On Dec. 31 at 11:59 p.m., 2020 will finally come to an end as the Earth completes a single circuit around the sun. On Jan. 1 at 12 a.m., 2021 will begin and leave behind a truly unenviable year.
True to form, however, 2020 will not go quietly. Like a bitter dose of cough syrup, this year will interrupt even its exit. 2020 will end in a pandemic, and we will start the new year where we have spent most of the last one: in our homes, behind our doors and in quarantine.
It will be a sharp, biting holiday. We will face a cold evening without our friends nearby to keep us warm. Many of us will wake up to a new year far from our normal celebrations and family. The final seconds of 2020 will be counted down outside of paradise.
Celebrating the new year over Zoom will feel lonely, even if it may be necessary. It is a sour, if fitting, ending to the year, and though it is tempting to celebrate with those we love as if 2021 truly is a new beginning, the fact remains that it is not. We are not past this pandemic. COVID-19 is now, more than ever, laying waste to communities throughout the world.
It is out of a depressing necessity that we must celebrate this holiday in isolation. Trapped in a grim reality and adrift from the spirits that are raised by the very presence of others, we will face this daunting storm without the familiar smiles, hugs and love that normally compose New Year’s.
I hate that.
New Year’s has always been special because I’ve been able to share it with others. Whether it was counting down to midnight, watching illicit fireworks light up Los Angeles or celebrating Oshogatsu with my family, Dec. 31 and Jan. 1 were a reminder of where I am from and the people I love.

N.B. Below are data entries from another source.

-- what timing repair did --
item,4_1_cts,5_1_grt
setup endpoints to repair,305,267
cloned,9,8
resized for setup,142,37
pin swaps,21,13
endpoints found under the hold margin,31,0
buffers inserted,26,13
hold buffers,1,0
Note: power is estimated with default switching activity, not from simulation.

I hate that there’s still a pandemic. I hate that I won’t see those people. I hate that 2020 will kick us on the way out the door. I want to let loose and celebrate the end of something. Instead, the universe has rolled its dice and simply moved on. The Earth is spinning around the sun with no regard for COVID-19, and we must focus on keeping one another safe. For the sake of our society, we must forgo those pleasures and stay distant and quarantined.
Yet I still look forward to New Year’s. I’m still here. I lasted another year and so did you, as terrible or unbearable as that year may have been. And despite the fact that we may not be sitting next to one another, laughing at our jokes or smiling under the starlight, we are still together.
The Earth’s spin may seem objective and emotionless, but it still spins the same for all of us. Young, old, tall, short, here, there, friends, family and strangers — we have experienced this year collectively, together, feet planted on the same planet. Our bodies have not flown off into the wild yonder, and when the year ends, those bodies will all remain stubbornly rooted together.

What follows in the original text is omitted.